Other opponents, some of them Medicaid beneficiaries, said the program could not afford the additional cost.
Meyers pointed out that while the injunction prohibits the U.S. Department of Justice from enforcing rules promulgated by the Obama Administration, it does not constrain states from adopting rules at their discretion.
"We take the position that the ACA prohibits discrimination, so we believe we are acting in response to a law adopted by Congress," he said.
JLCAR Chairman John Reagan said the committee is only empowered to vote on the legality of the rule, and not the policy issues it raises.
"We are not here to debate the detriment or efficacy of gender reassignment," he said. Nonetheless, Reagan allowed almost two hours of testimony, much of it hostile to the rule change.
"No matter what these so-called experts try to tell you, we were not designed to accommodate this transgendered business," said John Jeskevicius of Weare. "If you want to become a transgendered person, that's your business. When it becomes me paying for it, then it becomes my business."
Many opponents took issue with the fact that letters were sent to Medicaid recipients, some of them children, advising them of the new benefit before it was even approved by the committee.
The costs of the traditional Medicaid program, serving more than 130,000 New Hampshire residents, are split 50-50 by the state and federal government. Meyers said the cost of the new benefit to the program would be around $286,000 a year, based on actuarial estimates.
Lawyers for the American Civil Liberties Union, Freedom New Hampshire, and GLBTQ Legal Advocates and Defenders (GLAD) spoke in support of the change, arguing that five separate federal court decisions have established that "gender identity" is covered under anti-discrimination statutes.

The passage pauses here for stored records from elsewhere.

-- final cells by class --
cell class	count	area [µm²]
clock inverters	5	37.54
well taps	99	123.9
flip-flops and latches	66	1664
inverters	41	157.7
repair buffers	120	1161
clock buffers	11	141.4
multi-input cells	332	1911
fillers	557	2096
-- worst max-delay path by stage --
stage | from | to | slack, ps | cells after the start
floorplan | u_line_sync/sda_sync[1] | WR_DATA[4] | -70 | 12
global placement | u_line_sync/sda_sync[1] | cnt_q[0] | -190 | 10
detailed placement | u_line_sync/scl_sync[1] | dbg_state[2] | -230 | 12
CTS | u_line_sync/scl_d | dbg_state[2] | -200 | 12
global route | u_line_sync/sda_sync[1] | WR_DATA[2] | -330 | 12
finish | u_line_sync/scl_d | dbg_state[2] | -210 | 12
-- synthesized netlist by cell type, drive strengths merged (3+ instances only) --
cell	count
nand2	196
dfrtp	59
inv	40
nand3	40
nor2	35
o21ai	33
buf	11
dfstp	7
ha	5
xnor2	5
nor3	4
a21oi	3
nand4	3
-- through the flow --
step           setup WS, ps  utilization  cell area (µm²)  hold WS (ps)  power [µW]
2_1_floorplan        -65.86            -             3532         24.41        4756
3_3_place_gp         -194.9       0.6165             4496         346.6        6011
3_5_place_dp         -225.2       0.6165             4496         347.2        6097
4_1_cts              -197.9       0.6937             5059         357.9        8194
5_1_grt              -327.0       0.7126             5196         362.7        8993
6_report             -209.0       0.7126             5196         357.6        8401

Sen. Kevin Avard, R-Nashua, objected to the rule change on the grounds that information on the cost to the state for the new benefit is inadequate. That failed in a 5-5 vote, after which Sen. Dan Feltes, D-Concord, moved to accept the rule change, which was approved 6-4.
Rep. Carol McGuire, R-Epsom, vice chair, voted for Avard's objection, but then also voted in favor of the motion made by Feltes. "Once we lost the vote on the expense, we could go on with 5-5 votes all day," she said afterwards. "I think that's absurd."
McGuire predicted that the full Legislature would take up the question when it reconvenes.
"It's obviously a divisive issue, and independent of whether you think it's a good thing or not, I don't like the idea that we're spending money on it when we have trouble getting money for other priorities in the Medicaid program," she said. "The senators are still in their filing period, so they are likely to bring a bill forward."